Your instructions:
Check each line below for "layout" and report how many have it, nothing else.

Collected data entries:
>>>>>

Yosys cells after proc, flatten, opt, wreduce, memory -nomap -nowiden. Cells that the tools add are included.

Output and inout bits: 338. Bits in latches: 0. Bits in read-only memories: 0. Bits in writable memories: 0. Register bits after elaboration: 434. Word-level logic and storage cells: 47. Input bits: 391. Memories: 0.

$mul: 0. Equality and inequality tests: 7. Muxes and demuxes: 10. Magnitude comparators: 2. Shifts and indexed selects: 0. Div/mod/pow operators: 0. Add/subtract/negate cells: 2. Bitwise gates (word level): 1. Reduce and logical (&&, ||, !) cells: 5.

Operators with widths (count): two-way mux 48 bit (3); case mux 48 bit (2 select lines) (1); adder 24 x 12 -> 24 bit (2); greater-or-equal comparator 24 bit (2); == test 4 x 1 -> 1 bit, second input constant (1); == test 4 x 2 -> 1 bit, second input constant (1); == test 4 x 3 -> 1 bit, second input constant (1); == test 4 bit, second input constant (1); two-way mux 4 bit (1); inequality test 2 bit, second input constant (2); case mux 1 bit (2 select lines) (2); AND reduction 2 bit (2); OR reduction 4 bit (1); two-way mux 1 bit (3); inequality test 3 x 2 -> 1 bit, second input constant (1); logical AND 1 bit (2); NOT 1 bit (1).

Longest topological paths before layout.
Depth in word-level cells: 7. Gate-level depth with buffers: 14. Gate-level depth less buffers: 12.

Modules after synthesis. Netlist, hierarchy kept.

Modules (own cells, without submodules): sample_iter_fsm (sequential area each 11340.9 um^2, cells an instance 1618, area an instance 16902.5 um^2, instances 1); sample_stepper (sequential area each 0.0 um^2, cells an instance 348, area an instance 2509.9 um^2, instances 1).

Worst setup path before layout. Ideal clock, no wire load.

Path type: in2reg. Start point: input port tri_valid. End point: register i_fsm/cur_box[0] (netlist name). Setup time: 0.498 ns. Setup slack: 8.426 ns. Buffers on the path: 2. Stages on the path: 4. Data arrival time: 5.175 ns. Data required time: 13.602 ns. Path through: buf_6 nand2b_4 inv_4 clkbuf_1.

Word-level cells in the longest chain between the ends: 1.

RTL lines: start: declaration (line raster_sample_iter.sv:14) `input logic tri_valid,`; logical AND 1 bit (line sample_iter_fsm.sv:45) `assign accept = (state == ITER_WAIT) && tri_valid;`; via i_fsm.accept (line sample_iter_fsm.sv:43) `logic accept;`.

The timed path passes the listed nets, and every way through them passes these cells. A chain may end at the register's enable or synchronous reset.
### src/hw/arb_pkg.sv
`default_nettype none

package arb_pkg;

    // one cache line travels as a single word
    localparam int LINE_BITS = 128;

    // one enable bit per byte of the line
    localparam int SEL_BITS = LINE_BITS / 8;

    // line address, 4096 lines in the backing store
    localparam int ADDR_BITS = 12;

    // who holds the shared memory path
    // port 0 is the icache, port 1 the dcache
    typedef enum logic [1:0] {
        OWN_NONE = 2'd0,    // bus free
        OWN_P0   = 2'd1,    // icache owns
        OWN_P1   = 2'd2     // dcache owns
    } owner_e;

endpackage : arb_pkg

`default_nettype wire
### src/hw/mem_issue.sv
`timescale 1ns/10ps
`default_nettype none

module mem_issue (
    input  wire logic                          clk,
    input  wire logic                          i_reset,

    // request from the ownership stage
    input  wire logic                          i_req_stb,
    input  wire logic                          i_req_we,
    input  wire logic [arb_pkg::SEL_BITS-1:0]  i_req_sel,
    input  wire logic [arb_pkg::ADDR_BITS-1:0] i_req_adr,
    input  wire logic [arb_pkg::LINE_BITS-1:0] i_req_dat,

    // answer from the line memory
    input  wire logic                          i_mem_ack,
    input  wire logic [arb_pkg::LINE_BITS-1:0] i_mem_dat,

    output logic                               o_busy,
    output logic                               o_resp_ack,
    output logic      [arb_pkg::LINE_BITS-1:0] o_resp_dat,

    // memory side, fields stay put for the whole access
    output logic                               o_mem_stb,
    output logic                               o_mem_we,
    output logic      [arb_pkg::SEL_BITS-1:0]  o_mem_sel,
    output logic      [arb_pkg::ADDR_BITS-1:0] o_mem_adr,
    output logic      [arb_pkg::LINE_BITS-1:0] o_mem_dat
);

    typedef enum logic [1:0] {
        S_IDLE    = 2'd0,
        S_FLUSH   = 2'd1,   // write the line out
        S_FETCH   = 2'd2,   // read the line in
        S_RESPOND = 2'd3
    } state_e;

    state_e state;
    state_e next_state;

    logic accept;           // strobe taken this cycle
    logic fetch_done;       // read line arrives

    logic [arb_pkg::ADDR_BITS-1:0] adr_q;
    logic [arb_pkg::LINE_BITS-1:0] wr_dat_q;
    logic [arb_pkg::LINE_BITS-1:0] rd_dat_q;
    logic [arb_pkg::SEL_BITS-1:0]  sel_q;
    logic                          we_q;
    logic                          mem_stb_q;

    assign accept     = (state == S_IDLE) & i_req_stb;
    assign fetch_done = (state == S_FETCH) & i_mem_ack;

    always_comb begin
        next_state = state;
        case (state)
            S_IDLE: begin
                if (i_req_stb) begin
                    next_state = i_req_we ? S_FLUSH : S_FETCH;
                end
            end
            S_FLUSH: begin
                if (i_mem_ack) begin                           // write landed
                    next_state = S_RESPOND;
                end
            end
            S_FETCH: begin
                if (i_mem_ack) begin                           // line captured below
                    next_state = S_RESPOND;
                end
            end
            // one ack pulse, then back without looking at stb
            S_RESPOND: next_state = S_IDLE;
            default:   next_state = S_IDLE;
        endcase
    end

    always_ff @(posedge clk) begin
        if (i_reset) begin
            state     <= S_IDLE;
            mem_stb_q <= 1'b0;
        end else begin
            state     <= next_state;
            mem_stb_q <= accept;                               // first cycle of flush/fetch
        end
    end

    // address and data registers
    always_ff @(posedge clk) begin
        if (accept) begin
            we_q     <= i_req_we;
            sel_q    <= i_req_sel;
            adr_q    <= i_req_adr;
            wr_dat_q <= i_req_dat;
        end
        if (fetch_done) begin
            rd_dat_q <= i_mem_dat;
        end
    end

    assign o_busy     = (state != S_IDLE);
    assign o_resp_ack = (state == S_RESPOND);
    assign o_resp_dat = rd_dat_q;

    assign o_mem_stb = mem_stb_q;
    assign o_mem_we  = we_q;
    assign o_mem_sel = sel_q;
    assign o_mem_adr = adr_q;
    assign o_mem_dat = wr_dat_q;

endmodule : mem_issue

`default_nettype wire
## config.mk

```make
export PLATFORM = sky130hd
export DESIGN_NAME = arb_owner
export DESIGN_NICKNAME = d
export VERILOG_FILES = /design/src/hw/arb_pkg.sv /design/src/hw/arb_owner.sv
export SDC_FILE = /design/constraint.sdc
export NUM_CORES = 1
export LEC_CHECK = 0
export BUFFER_PORTS_ARGS = -buffer_cell sky130_fd_sc_hd__buf_2
export CAP_MARGIN = 30
export CORE_AREA = 2 2 336 338
export CTS_CLUSTER_DIAMETER = 30
export DETAILED_ROUTE_END_ITERATION = 16
export DIE_AREA = 0 0 338 340
export PLACE_DENSITY = 0.3
export SYNTH_ARGS = -nofsm -noshare
export SYNTH_HDL_FRONTEND = slang
export SYNTH_SLANG_ARGS = --single-unit
```

## constraint.sdc

```tcl
create_clock -name clk -period 1.84 [get_ports clk]
set_clock_uncertainty 0.05 [all_clocks]
set_input_delay 0.184 -clock clk [delete_from_list [all_inputs] [get_ports clk]]
set_output_delay 0.184 -clock clk [all_outputs]
set_load 0.02 [all_outputs]
```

<<<<<

Solution below:
2